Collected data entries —

File: config.mk
export PLATFORM = sky130hd
export DESIGN_NAME = sys_top
export DESIGN_NICKNAME = d
export VERILOG_FILES = /design/src/rtl/sys_top.sv
export SDC_FILE = /design/constraint.sdc
export NUM_CORES = 1
export LEC_CHECK = 0
export BUFFER_PORTS_ARGS = -buffer_cell sky130_fd_sc_hd__buf_2
export CAP_MARGIN = 15
export CORE_UTILIZATION = 59
export DETAILED_ROUTE_END_ITERATION = 8
export HOLD_SLACK_MARGIN = 0.05
export PLACE_DENSITY = 0.78
export SLEW_MARGIN = 0
export SYNTH_ARGS = -nofsm -noshare
export SYNTH_HDL_FRONTEND = slang
export SYNTH_SLANG_ARGS = --single-unit
File: constraint.sdc
create_clock -name UART_CLK -period 29.5 [get_ports UART_CLK]
set_input_delay 7.375 -clock UART_CLK [delete_from_list [all_inputs] [get_ports UART_CLK]]
set_output_delay 7.375 -clock UART_CLK [all_outputs]
set_load 0.01 [all_outputs]
File: src/rtl/sys_top.sv
// UART-driven command processor: RX deframer, command FSM, register file, ALU and TX framer.
// REG2 holds the UART configuration, which is sampled at the start bit of every frame.
module sys_top #(
  parameter int DATA_WIDTH = 8,
  parameter int RF_DEPTH   = 16
) (
  input  logic UART_CLK,
  input  logic RST_N,
  input  logic UART_RX_IN,
  output logic UART_TX_O,
  output logic parity_error,
  output logic framing_error
);

  localparam int AW = $clog2(RF_DEPTH);
  localparam int RW = 2 * DATA_WIDTH;
  localparam logic [3:0] DataBits = 4'(DATA_WIDTH);

  localparam logic [3:0] StIdle    = 4'd0;
  localparam logic [3:0] StWrAddr  = 4'd1;
  localparam logic [3:0] StWrData  = 4'd2;
  localparam logic [3:0] StRdAddr  = 4'd3;
  localparam logic [3:0] StAluA    = 4'd4;
  localparam logic [3:0] StAluB    = 4'd5;
  localparam logic [3:0] StAluFunc = 4'd6;
  localparam logic [3:0] StExec    = 4'd7;
  localparam logic [3:0] StTxWait  = 4'd8;

  localparam logic [1:0] TxIdle  = 2'd0;
  localparam logic [1:0] TxFrame = 2'd1;
  localparam logic [1:0] TxGap   = 2'd2;

  logic [DATA_WIDTH-1:0] rf_q [RF_DEPTH];
  logic [5:0]            cfg_pre;

  // Only 8, 16 and 32 clocks per bit are supported; anything else runs at 32.
  always_comb begin
    cfg_pre = 6'd32;
    case (rf_q[2][7:2])
      6'd8:    cfg_pre = 6'd8;
      6'd16:   cfg_pre = 6'd16;
      default: cfg_pre = 6'd32;
    endcase
  end

  // ---------------- RX ----------------
  logic                  rx_sync_q, rx_prev_q, rx_busy_q;
  logic [5:0]            rx_cnt_q, rx_pre_q, rx_half;
  logic [3:0]            rx_bit_q;
  logic                  rx_par_en_q, rx_par_typ_q, rx_bad_par_q;
  logic [1:0]            rx_smp_q;
  logic [DATA_WIDTH-1:0] rx_shift_q, rx_byte_q;
  logic                  rx_valid_q, rx_err_q, rx_vote;

  assign rx_half = {1'b0, rx_pre_q[5:1]};
  assign rx_vote = (rx_smp_q[0] & rx_smp_q[1]) | (rx_smp_q[0] & rx_sync_q) |
                   (rx_smp_q[1] & rx_sync_q);

  always_ff @(posedge UART_CLK or negedge RST_N) begin
    if (!RST_N) begin
      rx_sync_q     <= 1'b1;
      rx_prev_q     <= 1'b1;
      rx_busy_q     <= 1'b0;
      rx_cnt_q      <= '0;
      rx_pre_q      <= 6'd32;
      rx_bit_q      <= '0;
      rx_par_en_q   <= 1'b0;
      rx_par_typ_q  <= 1'b0;
      rx_bad_par_q  <= 1'b0;
      rx_smp_q      <= '0;
      rx_shift_q    <= '0;
      rx_byte_q     <= '0;
      rx_valid_q    <= 1'b0;
      rx_err_q      <= 1'b0;
      parity_error  <= 1'b0;
      framing_error <= 1'b0;
    end else begin
      rx_sync_q  <= UART_RX_IN;
      rx_prev_q  <= rx_sync_q;
      rx_valid_q <= 1'b0;
      rx_err_q   <= 1'b0;
      if (!rx_busy_q) begin
        if (rx_prev_q && !rx_sync_q) begin
          rx_busy_q    <= 1'b1;
          rx_cnt_q     <= '0;
          rx_bit_q     <= '0;
          rx_pre_q     <= cfg_pre;
          rx_par_en_q  <= rf_q[2][0];
          rx_par_typ_q <= rf_q[2][1];
          rx_bad_par_q <= 1'b0;
        end
      end else begin
        if (rx_cnt_q == rx_pre_q - 6'd1) begin
          rx_cnt_q <= '0;
          rx_bit_q <= rx_bit_q + 4'd1;
        end else begin
          rx_cnt_q <= rx_cnt_q + 6'd1;
        end
        if (rx_cnt_q == rx_half - 6'd1) rx_smp_q[0] <= rx_sync_q;
        if (rx_cnt_q == rx_half) rx_smp_q[1] <= rx_sync_q;
        if (rx_cnt_q == rx_half + 6'd1) begin
          if (rx_bit_q == 4'd0) begin
            if (rx_vote) begin
              rx_busy_q <= 1'b0;  // glitch, not a start bit
            end else begin
              parity_error  <= 1'b0;
              framing_error <= 1'b0;
            end
          end else if (rx_bit_q <= DataBits) begin
            rx_shift_q <= {rx_vote, rx_shift_q[DATA_WIDTH-1:1]};
          end else if (rx_par_en_q && rx_bit_q == DataBits + 4'd1) begin
            if (rx_vote != (^rx_shift_q ^ rx_par_typ_q)) begin
              rx_bad_par_q <= 1'b1;
              parity_error <= 1'b1;
            end
          end else begin
            rx_busy_q <= 1'b0;
            rx_byte_q <= rx_shift_q;
            if (!rx_vote) framing_error <= 1'b1;
            if (!rx_vote || rx_bad_par_q) rx_err_q <= 1'b1;
            else rx_valid_q <= 1'b1;
          end
        end
      end
    end
  end

  // ---------------- TX ----------------
  logic [1:0]            tx_state_q;
  logic [5:0]            tx_cnt_q, tx_pre_q;
  logic [3:0]            tx_bit_q, tx_last;
  logic                  tx_par_en_q, tx_par_q, tx_more_q, tx_done_q, tx_start, tx_line;
  logic [DATA_WIDTH-1:0] tx_shift_q, tx_load;
  logic                  tx_go_q, tx_two_q;
  logic [DATA_WIDTH-1:0] tx_lo_q, tx_hi_q;

  assign tx_last  = tx_par_en_q ? DataBits + 4'd2 : DataBits + 4'd1;
  assign tx_load  = (tx_state_q == TxIdle) ? tx_lo_q : tx_hi_q;
  assign tx_start = (tx_state_q == TxIdle && tx_go_q) ||
                    (tx_state_q == TxGap && tx_cnt_q == 6'd1);

  always_comb begin
    tx_line = 1'b1;
    if (tx_state_q == TxFrame) begin
      if (tx_bit_q == 4'd0) tx_line = 1'b0;
      else if (tx_bit_q <= DataBits) tx_line = tx_shift_q[0];
      else if (tx_par_en_q && tx_bit_q == DataBits + 4'd1) tx_line = tx_par_q;
    end
  end
  assign UART_TX_O = tx_line;

  always_ff @(posedge UART_CLK or negedge RST_N) begin
    if (!RST_N) begin
      tx_state_q  <= TxIdle;
      tx_cnt_q    <= '0;
      tx_pre_q    <= 6'd32;
      tx_bit_q    <= '0;
      tx_par_en_q <= 1'b0;
      tx_par_q    <= 1'b0;
      tx_more_q   <= 1'b0;
      tx_done_q   <= 1'b0;
      tx_shift_q  <= '0;
    end else begin
      tx_done_q <= 1'b0;
      if (tx_start) begin
        tx_state_q  <= TxFrame;
        tx_cnt_q    <= '0;
        tx_bit_q    <= '0;
        tx_shift_q  <= tx_load;
        tx_pre_q    <= cfg_pre;
        tx_par_en_q <= rf_q[2][0];
        tx_par_q    <= ^tx_load ^ rf_q[2][1];
        tx_more_q   <= (tx_state_q == TxIdle) && tx_two_q;
      end else if (tx_state_q == TxGap) begin
        tx_cnt_q <= tx_cnt_q + 6'd1;
      end else if (tx_state_q == TxFrame) begin
        if (tx_cnt_q == tx_pre_q - 6'd1) begin
          tx_cnt_q <= '0;
          tx_bit_q <= tx_bit_q + 4'd1;
          if (tx_bit_q != 4'd0 && tx_bit_q <= DataBits) tx_shift_q <= tx_shift_q >> 1;
          if (tx_bit_q == tx_last) begin
            if (tx_more_q) begin
              tx_state_q <= TxGap;
            end else begin
              tx_state_q <= TxIdle;
              tx_done_q  <= 1'b1;
            end
          end
        end else begin
          tx_cnt_q <= tx_cnt_q + 6'd1;
        end
      end
    end
  end

  // ---------------- ALU ----------------
  logic [RW-1:0] alu_a, alu_b, alu_res;
  logic [3:0]    func_q;

  assign alu_a = RW'(rf_q[0]);
  assign alu_b = RW'(rf_q[1]);

  always_comb begin
    alu_res = '0;
    case (func_q)
      4'h0:    alu_res = alu_a + alu_b;
      4'h1:    alu_res = alu_a - alu_b;
      4'h2:    alu_res = alu_a * alu_b;
      4'h3:    alu_res = (alu_b == '0) ? '0 : alu_a / alu_b;
      4'h4:    alu_res = alu_a & alu_b;
      4'h5:    alu_res = alu_a | alu_b;
      4'h6:    alu_res = RW'(~(rf_q[0] & rf_q[1]));
      4'h7:    alu_res = RW'(~(rf_q[0] | rf_q[1]));
      4'h8:    alu_res = alu_a ^ alu_b;
      4'h9:    alu_res = RW'(~(rf_q[0] ^ rf_q[1]));
      4'hA:    alu_res = RW'(rf_q[0] == rf_q[1]);
      4'hB:    alu_res = RW'(rf_q[0] > rf_q[1]);
      4'hC:    alu_res = RW'(rf_q[0] < rf_q[1]);
      4'hD:    alu_res = alu_a >> 1;
      4'hE:    alu_res = alu_a << 1;
      default: alu_res = '0;
    endcase
  end

  // ---------------- command FSM ----------------
  logic [3:0]    cmd_state_q;
  logic [AW-1:0] addr_q;
  logic          collecting;

  assign collecting = (cmd_state_q != StIdle) && (cmd_state_q != StExec) &&
                      (cmd_state_q != StTxWait);

  always_ff @(posedge UART_CLK or negedge RST_N) begin
    if (!RST_N) begin
      cmd_state_q <= StIdle;
      for (int i = 0; i < RF_DEPTH; i++) rf_q[i] <= '0;
      rf_q[2]     <= DATA_WIDTH'(8'h81);
      addr_q      <= '0;
      func_q      <= '0;
      tx_go_q     <= 1'b0;
      tx_two_q    <= 1'b0;
      tx_lo_q     <= '0;
      tx_hi_q     <= '0;
    end else begin
      tx_go_q <= 1'b0;
      if (rx_err_q && collecting) begin
        cmd_state_q <= StIdle;
      end else begin
        case (cmd_state_q)
          StIdle: if (rx_valid_q) begin
            case (rx_byte_q)
              8'hAA:   cmd_state_q <= StWrAddr;
              8'hBB:   cmd_state_q <= StRdAddr;
              8'hCC:   cmd_state_q <= StAluA;
              8'hDD:   cmd_state_q <= StAluFunc;
              default: cmd_state_q <= StIdle;
            endcase
          end
          StWrAddr: if (rx_valid_q) begin
            addr_q      <= rx_byte_q[AW-1:0];
            cmd_state_q <= StWrData;
          end
          StWrData: if (rx_valid_q) begin
            rf_q[addr_q] <= rx_byte_q;
            cmd_state_q  <= StIdle;
          end
          StRdAddr: if (rx_valid_q) begin
            tx_lo_q     <= rf_q[rx_byte_q[AW-1:0]];
            tx_two_q    <= 1'b0;
            tx_go_q     <= 1'b1;
            cmd_state_q <= StTxWait;
          end
          StAluA: if (rx_valid_q) begin
            rf_q[0]     <= rx_byte_q;
            cmd_state_q <= StAluB;
          end
          StAluB: if (rx_valid_q) begin
            rf_q[1]     <= rx_byte_q;
            cmd_state_q <= StAluFunc;
          end
          StAluFunc: if (rx_valid_q) begin
            func_q      <= rx_byte_q[3:0];
            cmd_state_q <= StExec;
          end
          StExec: begin
            tx_lo_q     <= alu_res[DATA_WIDTH-1:0];
            tx_hi_q     <= alu_res[RW-1:DATA_WIDTH];
            tx_two_q    <= 1'b1;
            tx_go_q     <= 1'b1;
            cmd_state_q <= StTxWait;
          end
          StTxWait: if (tx_done_q) cmd_state_q <= StIdle;
          default: cmd_state_q <= StIdle;
        endcase
      end
    end
  end

endmodule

YOUR ASSIGNMENT — Using the data above, repeat exactly the lines that begin at the line with "tx_done_q, tx_start, tx_line;" and end at the line with "else if (tx_bit_q", both ends included.

THE ANSWER —
  logic                  tx_par_en_q, tx_par_q, tx_more_q, tx_done_q, tx_start, tx_line;
  logic [DATA_WIDTH-1:0] tx_shift_q, tx_load;
  logic                  tx_go_q, tx_two_q;
  logic [DATA_WIDTH-1:0] tx_lo_q, tx_hi_q;

  assign tx_last  = tx_par_en_q ? DataBits + 4'd2 : DataBits + 4'd1;
  assign tx_load  = (tx_state_q == TxIdle) ? tx_lo_q : tx_hi_q;
  assign tx_start = (tx_state_q == TxIdle && tx_go_q) ||
                    (tx_state_q == TxGap && tx_cnt_q == 6'd1);

  always_comb begin
    tx_line = 1'b1;
    if (tx_state_q == TxFrame) begin
      if (tx_bit_q == 4'd0) tx_line = 1'b0;
      else if (tx_bit_q <= DataBits) tx_line = tx_shift_q[0];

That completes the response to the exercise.